● **AIM OF THE TASK**: Only the lines from the one containing "module ultrasonic_detect_flat" through the last line of the entries are wanted. Transcribe them exactly.

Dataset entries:
○ ○ ○ ○ ○ ○ ○

<file path="src/rtl/ultrasonic_detect_if.sv">
// Signal bundle between the ultrasonic ranger front-end and its controller.
// The slave modport is the detector; the master modport drives enable and echo.
interface ultrasonic_detect_if #(
    parameter int CW = 22
) ();
    logic          enable;
    logic          echo;
    logic          trig;
    logic          detect;
    logic [CW-1:0] echo_width;
    logic          width_valid;
    logic          timeout;
    logic          busy;

    modport master (
        output enable, echo,
        input  trig, detect, echo_width, width_valid, timeout, busy
    );

    modport slave (
        input  enable, echo,
        output trig, detect, echo_width, width_valid, timeout, busy
    );
endinterface

</file>
<file path="src/rtl/ultrasonic_detect.sv">
// Periodic HC-SR04 style ranger: fires trig, times the echo pulse and emits a
// one-cycle detect pulse when the echo is shorter than the distance threshold.
module ultrasonic_detect #(
    parameter int TRIG_CYCLES   = 500,
    parameter int PERIOD_CYCLES = 3000000,
    parameter int ECHO_TIMEOUT  = 1900000,
    parameter int THRESH_CYCLES = 145000,
    parameter int CW            = 22
) (
    input  logic               clk,
    input  logic               reset,
    ultrasonic_detect_if.slave bus
);

    localparam logic [CW-1:0] TRIG_LAST = CW'(TRIG_CYCLES - 1);
    localparam logic [CW-1:0] PER_LAST  = CW'(PERIOD_CYCLES - 1);
    localparam logic [CW-1:0] TMO       = CW'(ECHO_TIMEOUT);
    localparam logic [CW-1:0] TMO_LAST  = CW'(ECHO_TIMEOUT - 1);
    localparam logic [CW-1:0] THRESH    = CW'(THRESH_CYCLES);

    typedef enum logic [2:0] {
        S_IDLE,
        S_TRIG,
        S_WAIT_RISE,
        S_MEASURE,
        S_HOLDOFF
    } state_t;

    state_t        state_q, state_d;
    logic [CW-1:0] pcnt_q, pcnt_d;
    logic [CW-1:0] wcnt_q, wcnt_d;
    logic [CW-1:0] echo_width_q, echo_width_d;
    logic          echo_meta_q, echo_meta_d;
    logic          echo_s_q, echo_s_d;
    logic          echo_dly_q, echo_dly_d;
    logic          detect_q, detect_d;
    logic          width_valid_q, width_valid_d;
    logic          timeout_q, timeout_d;
    logic          echo_rise;
    logic          echo_fall;

    assign echo_rise = echo_s_q & ~echo_dly_q;
    assign echo_fall = ~echo_s_q & echo_dly_q;

    always_ff @(posedge clk or posedge reset) begin
        if (reset) begin
            state_q       <= S_IDLE;
            pcnt_q        <= '0;
            wcnt_q        <= '0;
            echo_width_q  <= '0;
            echo_meta_q   <= 1'b0;
            echo_s_q      <= 1'b0;
            echo_dly_q    <= 1'b0;
            detect_q      <= 1'b0;
            width_valid_q <= 1'b0;
            timeout_q     <= 1'b0;
        end else begin
            state_q       <= state_d;
            pcnt_q        <= pcnt_d;
            wcnt_q        <= wcnt_d;
            echo_width_q  <= echo_width_d;
            echo_meta_q   <= echo_meta_d;
            echo_s_q      <= echo_s_d;
            echo_dly_q    <= echo_dly_d;
            detect_q      <= detect_d;
            width_valid_q <= width_valid_d;
            timeout_q     <= timeout_d;
        end
    end

    always_comb begin
        state_d       = state_q;
        pcnt_d        = (pcnt_q == PER_LAST) ? pcnt_q : pcnt_q + 1'b1;
        wcnt_d        = wcnt_q;
        echo_width_d  = echo_width_q;
        echo_meta_d   = bus.echo;
        echo_s_d      = echo_meta_q;
        echo_dly_d    = echo_s_q;
        detect_d      = 1'b0;
        width_valid_d = 1'b0;
        timeout_d     = 1'b0;

        case (state_q)
            S_IDLE: begin
                if (bus.enable) begin
                    state_d = S_TRIG;
                    pcnt_d  = '0;
                    wcnt_d  = '0;
                end
            end
            S_TRIG: begin
                if (wcnt_q == TRIG_LAST) begin
                    state_d = S_WAIT_RISE;
                    wcnt_d  = '0;
                end else begin
                    wcnt_d = wcnt_q + 1'b1;
                end
            end
            S_WAIT_RISE: begin
                // Only a low-to-high transition starts a measurement; a level left high from before is ignored.
                if (echo_rise) begin
                    state_d = S_MEASURE;
                    wcnt_d  = CW'(1);
                end else if (wcnt_q == TMO_LAST) begin
                    state_d   = S_HOLDOFF;
                    timeout_d = 1'b1;
                end else begin
                    wcnt_d = wcnt_q + 1'b1;
                end
            end
            S_MEASURE: begin
                if (echo_fall) begin
                    state_d       = S_HOLDOFF;
                    echo_width_d  = wcnt_q;
                    width_valid_d = 1'b1;
                    detect_d      = (wcnt_q < THRESH);
                end else if (wcnt_q == TMO) begin
                    state_d       = S_HOLDOFF;
                    echo_width_d  = TMO;
                    width_valid_d = 1'b1;
                    timeout_d     = 1'b1;
                end else begin
                    wcnt_d = wcnt_q + 1'b1;
                end
            end
            S_HOLDOFF: begin
                // A stuck-high echo holds off the next trigger until the sensor releases it.
                if ((pcnt_q == PER_LAST) && !echo_s_q) begin
                    if (bus.enable) begin
                        state_d = S_TRIG;
                        pcnt_d  = '0;
                        wcnt_d  = '0;
                    end else begin
                        state_d = S_IDLE;
                    end
                end
            end
            default: begin
                state_d = S_IDLE;
            end
        endcase
    end

    assign bus.trig        = (state_q == S_TRIG);
    assign bus.busy        = (state_q != S_IDLE);
    assign bus.detect      = detect_q;
    assign bus.echo_width  = echo_width_q;
    assign bus.width_valid = width_valid_q;
    assign bus.timeout     = timeout_q;

endmodule
</file>
<file path="src/flat_wrapper.sv">
// flat-port wrapper written by rule: the top's interface ports become plain ports
module ultrasonic_detect_flat 
#(
    parameter int TRIG_CYCLES   = 500,
    parameter int PERIOD_CYCLES = 3000000,
    parameter int ECHO_TIMEOUT  = 1900000,
    parameter int THRESH_CYCLES = 145000,
    parameter int CW            = 22
)
  (clk, reset, bus_enable, bus_echo, bus_trig, bus_detect, bus_echo_width, bus_width_valid, bus_timeout, bus_busy);
  ultrasonic_detect_if #(.CW(CW)) bus_i ();
  input  logic clk;
  input  logic reset;
  input wire logic [$bits(bus_i.enable)-1:0] bus_enable;
  input wire logic [$bits(bus_i.echo)-1:0] bus_echo;
  output wire logic [$bits(bus_i.trig)-1:0] bus_trig;
  output wire logic [$bits(bus_i.detect)-1:0] bus_detect;
  output wire logic [$bits(bus_i.echo_width)-1:0] bus_echo_width;
  output wire logic [$bits(bus_i.width_valid)-1:0] bus_width_valid;
  output wire logic [$bits(bus_i.timeout)-1:0] bus_timeout;
  output wire logic [$bits(bus_i.busy)-1:0] bus_busy;
  assign bus_i.enable = bus_enable;
  assign bus_i.echo = bus_echo;
  assign bus_trig = bus_i.trig;
  assign bus_detect = bus_i.detect;
  assign bus_echo_width = bus_i.echo_width;
  assign bus_width_valid = bus_i.width_valid;
  assign bus_timeout = bus_i.timeout;
  assign bus_busy = bus_i.busy;
  ultrasonic_detect #(.TRIG_CYCLES(TRIG_CYCLES), .PERIOD_CYCLES(PERIOD_CYCLES), .ECHO_TIMEOUT(ECHO_TIMEOUT), .THRESH_CYCLES(THRESH_CYCLES), .CW(CW)) u_core (.clk(clk), .reset(reset), .bus(bus_i));
endmodule
</file>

○ ○ ○ ○ ○ ○ ○

● **SOLUTION FOR THIS TASK**:
module ultrasonic_detect_flat 
#(
    parameter int TRIG_CYCLES   = 500,
    parameter int PERIOD_CYCLES = 3000000,
    parameter int ECHO_TIMEOUT  = 1900000,
    parameter int THRESH_CYCLES = 145000,
    parameter int CW            = 22
)
  (clk, reset, bus_enable, bus_echo, bus_trig, bus_detect, bus_echo_width, bus_width_valid, bus_timeout, bus_busy);
  ultrasonic_detect_if #(.CW(CW)) bus_i ();
  input  logic clk;
  input  logic reset;
  input wire logic [$bits(bus_i.enable)-1:0] bus_enable;
  input wire logic [$bits(bus_i.echo)-1:0] bus_echo;
  output wire logic [$bits(bus_i.trig)-1:0] bus_trig;
  output wire logic [$bits(bus_i.detect)-1:0] bus_detect;
  output wire logic [$bits(bus_i.echo_width)-1:0] bus_echo_width;
  output wire logic [$bits(bus_i.width_valid)-1:0] bus_width_valid;
  output wire logic [$bits(bus_i.timeout)-1:0] bus_timeout;
  output wire logic [$bits(bus_i.busy)-1:0] bus_busy;
  assign bus_i.enable = bus_enable;
  assign bus_i.echo = bus_echo;
  assign bus_trig = bus_i.trig;
  assign bus_detect = bus_i.detect;
  assign bus_echo_width = bus_i.echo_width;
  assign bus_width_valid = bus_i.width_valid;
  assign bus_timeout = bus_i.timeout;
  assign bus_busy = bus_i.busy;
  ultrasonic_detect #(.TRIG_CYCLES(TRIG_CYCLES), .PERIOD_CYCLES(PERIOD_CYCLES), .ECHO_TIMEOUT(ECHO_TIMEOUT), .THRESH_CYCLES(THRESH_CYCLES), .CW(CW)) u_core (.clk(clk), .reset(reset), .bus(bus_i));
endmodule
</file>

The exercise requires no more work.